=== Task prompt ===
Tally up every line in the records beneath that has "onyx", and write down only the total.

Start of Data supplied

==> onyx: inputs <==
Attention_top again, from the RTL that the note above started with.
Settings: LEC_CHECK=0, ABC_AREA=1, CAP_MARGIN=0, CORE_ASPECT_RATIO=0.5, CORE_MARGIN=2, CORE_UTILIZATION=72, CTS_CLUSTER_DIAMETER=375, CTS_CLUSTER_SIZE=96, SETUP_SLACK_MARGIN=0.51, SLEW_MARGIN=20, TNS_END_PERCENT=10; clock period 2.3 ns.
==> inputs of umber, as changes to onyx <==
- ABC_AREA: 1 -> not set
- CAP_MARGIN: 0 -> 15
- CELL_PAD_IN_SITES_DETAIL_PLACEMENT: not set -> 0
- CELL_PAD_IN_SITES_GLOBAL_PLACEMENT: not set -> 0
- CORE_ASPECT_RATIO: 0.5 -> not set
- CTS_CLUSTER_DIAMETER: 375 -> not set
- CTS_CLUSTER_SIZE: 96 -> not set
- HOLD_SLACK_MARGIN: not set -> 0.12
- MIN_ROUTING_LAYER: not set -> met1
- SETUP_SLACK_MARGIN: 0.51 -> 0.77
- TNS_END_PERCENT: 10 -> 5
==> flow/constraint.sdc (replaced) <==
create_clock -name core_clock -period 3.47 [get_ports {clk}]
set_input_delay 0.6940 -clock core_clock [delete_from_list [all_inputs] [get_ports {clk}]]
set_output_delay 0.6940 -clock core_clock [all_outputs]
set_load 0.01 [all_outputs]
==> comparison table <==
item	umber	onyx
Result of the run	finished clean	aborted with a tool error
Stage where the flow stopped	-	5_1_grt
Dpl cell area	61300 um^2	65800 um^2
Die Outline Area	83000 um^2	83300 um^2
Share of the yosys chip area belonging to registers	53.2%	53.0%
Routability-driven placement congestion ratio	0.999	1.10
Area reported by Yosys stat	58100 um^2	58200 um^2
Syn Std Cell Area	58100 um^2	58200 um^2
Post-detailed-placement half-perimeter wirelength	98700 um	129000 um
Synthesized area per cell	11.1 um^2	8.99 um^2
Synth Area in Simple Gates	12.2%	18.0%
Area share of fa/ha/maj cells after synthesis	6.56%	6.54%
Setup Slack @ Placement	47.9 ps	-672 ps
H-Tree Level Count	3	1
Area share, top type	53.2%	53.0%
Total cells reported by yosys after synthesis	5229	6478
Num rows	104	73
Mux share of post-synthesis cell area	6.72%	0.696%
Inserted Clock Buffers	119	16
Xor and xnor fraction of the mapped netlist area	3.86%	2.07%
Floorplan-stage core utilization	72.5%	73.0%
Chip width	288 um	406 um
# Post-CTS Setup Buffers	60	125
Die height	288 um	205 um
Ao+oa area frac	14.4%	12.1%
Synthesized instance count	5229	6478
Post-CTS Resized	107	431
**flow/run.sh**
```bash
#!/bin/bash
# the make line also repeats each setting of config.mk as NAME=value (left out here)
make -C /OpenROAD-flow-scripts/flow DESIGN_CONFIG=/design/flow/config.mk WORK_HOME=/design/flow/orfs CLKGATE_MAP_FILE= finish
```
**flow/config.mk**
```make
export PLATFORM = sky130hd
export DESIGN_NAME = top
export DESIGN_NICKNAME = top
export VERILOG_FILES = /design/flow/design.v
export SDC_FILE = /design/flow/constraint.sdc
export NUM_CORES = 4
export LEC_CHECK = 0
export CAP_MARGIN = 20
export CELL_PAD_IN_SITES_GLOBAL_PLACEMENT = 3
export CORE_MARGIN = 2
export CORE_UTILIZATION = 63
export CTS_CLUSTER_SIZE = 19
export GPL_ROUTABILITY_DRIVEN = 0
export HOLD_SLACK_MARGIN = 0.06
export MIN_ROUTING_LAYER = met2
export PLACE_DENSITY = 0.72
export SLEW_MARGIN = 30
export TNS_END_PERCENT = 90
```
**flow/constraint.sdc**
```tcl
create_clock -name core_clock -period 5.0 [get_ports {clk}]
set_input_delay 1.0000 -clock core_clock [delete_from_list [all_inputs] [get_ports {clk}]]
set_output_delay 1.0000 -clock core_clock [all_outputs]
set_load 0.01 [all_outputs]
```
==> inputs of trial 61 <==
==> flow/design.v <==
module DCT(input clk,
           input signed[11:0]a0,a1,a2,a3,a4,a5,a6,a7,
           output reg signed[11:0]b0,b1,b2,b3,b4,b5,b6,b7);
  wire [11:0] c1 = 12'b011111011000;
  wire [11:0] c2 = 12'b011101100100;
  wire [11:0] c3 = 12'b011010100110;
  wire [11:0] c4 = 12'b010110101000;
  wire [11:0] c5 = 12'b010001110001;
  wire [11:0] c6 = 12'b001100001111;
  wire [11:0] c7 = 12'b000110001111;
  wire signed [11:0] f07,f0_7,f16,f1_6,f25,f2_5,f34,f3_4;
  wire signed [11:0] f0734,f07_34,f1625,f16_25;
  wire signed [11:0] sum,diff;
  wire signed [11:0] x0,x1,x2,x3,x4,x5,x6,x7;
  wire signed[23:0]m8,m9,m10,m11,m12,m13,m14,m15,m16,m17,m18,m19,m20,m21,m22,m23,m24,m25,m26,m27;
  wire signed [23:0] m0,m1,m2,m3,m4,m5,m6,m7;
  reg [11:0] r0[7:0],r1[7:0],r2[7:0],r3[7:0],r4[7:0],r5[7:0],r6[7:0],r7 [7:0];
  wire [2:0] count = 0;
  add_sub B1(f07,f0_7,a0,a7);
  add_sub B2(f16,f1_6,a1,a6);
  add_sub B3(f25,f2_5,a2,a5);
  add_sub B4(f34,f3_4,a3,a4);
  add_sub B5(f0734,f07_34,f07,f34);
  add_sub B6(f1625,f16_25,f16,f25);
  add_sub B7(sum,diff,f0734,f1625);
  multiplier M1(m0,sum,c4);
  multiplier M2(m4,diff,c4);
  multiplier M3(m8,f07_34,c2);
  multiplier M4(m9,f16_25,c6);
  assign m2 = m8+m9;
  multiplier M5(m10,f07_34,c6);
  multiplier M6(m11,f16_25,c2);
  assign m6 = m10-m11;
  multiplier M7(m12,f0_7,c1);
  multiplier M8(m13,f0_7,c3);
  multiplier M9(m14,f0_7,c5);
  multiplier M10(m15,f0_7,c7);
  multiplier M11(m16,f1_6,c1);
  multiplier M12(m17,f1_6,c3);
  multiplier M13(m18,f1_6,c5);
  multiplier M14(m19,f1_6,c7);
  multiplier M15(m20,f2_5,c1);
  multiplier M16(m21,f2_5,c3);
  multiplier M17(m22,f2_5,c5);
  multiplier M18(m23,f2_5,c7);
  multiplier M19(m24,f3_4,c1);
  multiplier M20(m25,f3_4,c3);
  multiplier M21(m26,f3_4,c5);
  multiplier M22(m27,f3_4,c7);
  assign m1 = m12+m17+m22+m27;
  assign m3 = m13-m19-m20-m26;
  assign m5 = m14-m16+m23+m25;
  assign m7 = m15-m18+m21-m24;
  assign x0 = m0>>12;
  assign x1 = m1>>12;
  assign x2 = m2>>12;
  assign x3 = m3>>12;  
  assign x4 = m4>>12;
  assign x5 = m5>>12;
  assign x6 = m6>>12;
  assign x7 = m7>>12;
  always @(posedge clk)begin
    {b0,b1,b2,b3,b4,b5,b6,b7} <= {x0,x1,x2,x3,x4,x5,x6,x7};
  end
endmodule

End of Data supplied
Start of Data supplied

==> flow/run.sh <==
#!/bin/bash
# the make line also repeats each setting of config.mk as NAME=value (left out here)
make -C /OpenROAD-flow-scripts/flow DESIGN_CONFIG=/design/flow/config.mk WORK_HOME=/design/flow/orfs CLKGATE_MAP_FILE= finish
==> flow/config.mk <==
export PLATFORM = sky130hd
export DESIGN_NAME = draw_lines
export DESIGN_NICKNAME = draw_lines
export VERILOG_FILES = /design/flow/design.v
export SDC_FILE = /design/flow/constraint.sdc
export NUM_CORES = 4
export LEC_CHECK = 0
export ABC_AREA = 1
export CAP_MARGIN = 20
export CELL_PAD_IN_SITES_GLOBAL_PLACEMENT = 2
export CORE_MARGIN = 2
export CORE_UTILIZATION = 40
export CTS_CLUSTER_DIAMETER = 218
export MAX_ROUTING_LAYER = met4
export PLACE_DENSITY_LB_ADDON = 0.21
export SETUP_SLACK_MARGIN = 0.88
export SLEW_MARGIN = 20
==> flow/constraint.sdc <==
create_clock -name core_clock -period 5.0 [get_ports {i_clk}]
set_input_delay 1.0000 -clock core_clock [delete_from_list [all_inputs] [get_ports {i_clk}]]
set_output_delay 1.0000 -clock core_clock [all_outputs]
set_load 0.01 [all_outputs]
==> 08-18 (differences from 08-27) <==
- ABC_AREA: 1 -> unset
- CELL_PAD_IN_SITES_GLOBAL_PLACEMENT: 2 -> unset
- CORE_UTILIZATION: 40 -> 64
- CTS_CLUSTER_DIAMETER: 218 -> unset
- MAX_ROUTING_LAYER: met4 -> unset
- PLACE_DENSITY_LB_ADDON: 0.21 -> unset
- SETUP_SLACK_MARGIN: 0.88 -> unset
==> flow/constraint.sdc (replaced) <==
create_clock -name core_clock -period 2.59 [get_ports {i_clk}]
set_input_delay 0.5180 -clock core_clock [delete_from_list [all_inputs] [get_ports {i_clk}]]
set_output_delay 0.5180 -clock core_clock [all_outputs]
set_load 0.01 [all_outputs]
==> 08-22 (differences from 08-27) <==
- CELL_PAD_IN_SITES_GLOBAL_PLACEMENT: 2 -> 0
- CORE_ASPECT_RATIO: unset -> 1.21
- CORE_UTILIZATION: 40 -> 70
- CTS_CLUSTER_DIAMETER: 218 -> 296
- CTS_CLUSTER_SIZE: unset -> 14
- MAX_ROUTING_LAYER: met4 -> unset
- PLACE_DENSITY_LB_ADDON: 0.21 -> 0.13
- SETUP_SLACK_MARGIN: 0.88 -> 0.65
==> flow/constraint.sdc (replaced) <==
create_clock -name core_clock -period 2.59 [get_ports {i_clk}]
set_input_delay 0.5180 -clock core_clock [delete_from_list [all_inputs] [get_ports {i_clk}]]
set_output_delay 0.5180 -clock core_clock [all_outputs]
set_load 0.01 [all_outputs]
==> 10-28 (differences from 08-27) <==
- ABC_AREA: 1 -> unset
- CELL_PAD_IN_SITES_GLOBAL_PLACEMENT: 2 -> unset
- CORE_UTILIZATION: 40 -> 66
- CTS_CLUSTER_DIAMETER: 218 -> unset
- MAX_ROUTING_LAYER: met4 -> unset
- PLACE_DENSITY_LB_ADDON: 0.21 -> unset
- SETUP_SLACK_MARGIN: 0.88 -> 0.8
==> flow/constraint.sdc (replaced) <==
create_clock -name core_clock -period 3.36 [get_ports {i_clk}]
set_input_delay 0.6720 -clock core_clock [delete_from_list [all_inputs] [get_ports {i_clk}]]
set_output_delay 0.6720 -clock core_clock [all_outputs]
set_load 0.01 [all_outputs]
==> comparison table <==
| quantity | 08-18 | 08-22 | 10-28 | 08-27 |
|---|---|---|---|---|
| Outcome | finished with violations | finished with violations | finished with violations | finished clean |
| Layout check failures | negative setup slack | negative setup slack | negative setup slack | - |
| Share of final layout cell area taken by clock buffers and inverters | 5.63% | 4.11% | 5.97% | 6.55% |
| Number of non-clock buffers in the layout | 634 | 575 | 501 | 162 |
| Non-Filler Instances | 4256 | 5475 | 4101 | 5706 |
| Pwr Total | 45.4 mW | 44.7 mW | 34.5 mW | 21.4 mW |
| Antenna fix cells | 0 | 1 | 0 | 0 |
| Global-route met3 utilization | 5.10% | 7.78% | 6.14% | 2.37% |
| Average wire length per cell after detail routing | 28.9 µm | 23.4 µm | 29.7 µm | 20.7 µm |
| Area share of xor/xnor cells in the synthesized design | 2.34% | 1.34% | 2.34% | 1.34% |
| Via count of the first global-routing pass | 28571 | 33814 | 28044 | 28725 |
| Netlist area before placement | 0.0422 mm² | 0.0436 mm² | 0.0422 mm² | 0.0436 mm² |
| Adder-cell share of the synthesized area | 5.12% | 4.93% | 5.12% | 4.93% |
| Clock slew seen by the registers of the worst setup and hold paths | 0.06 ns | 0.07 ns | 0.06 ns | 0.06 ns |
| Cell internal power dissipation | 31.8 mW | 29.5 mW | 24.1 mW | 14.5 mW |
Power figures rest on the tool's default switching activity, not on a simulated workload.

End of Data supplied

=== Solution ===
3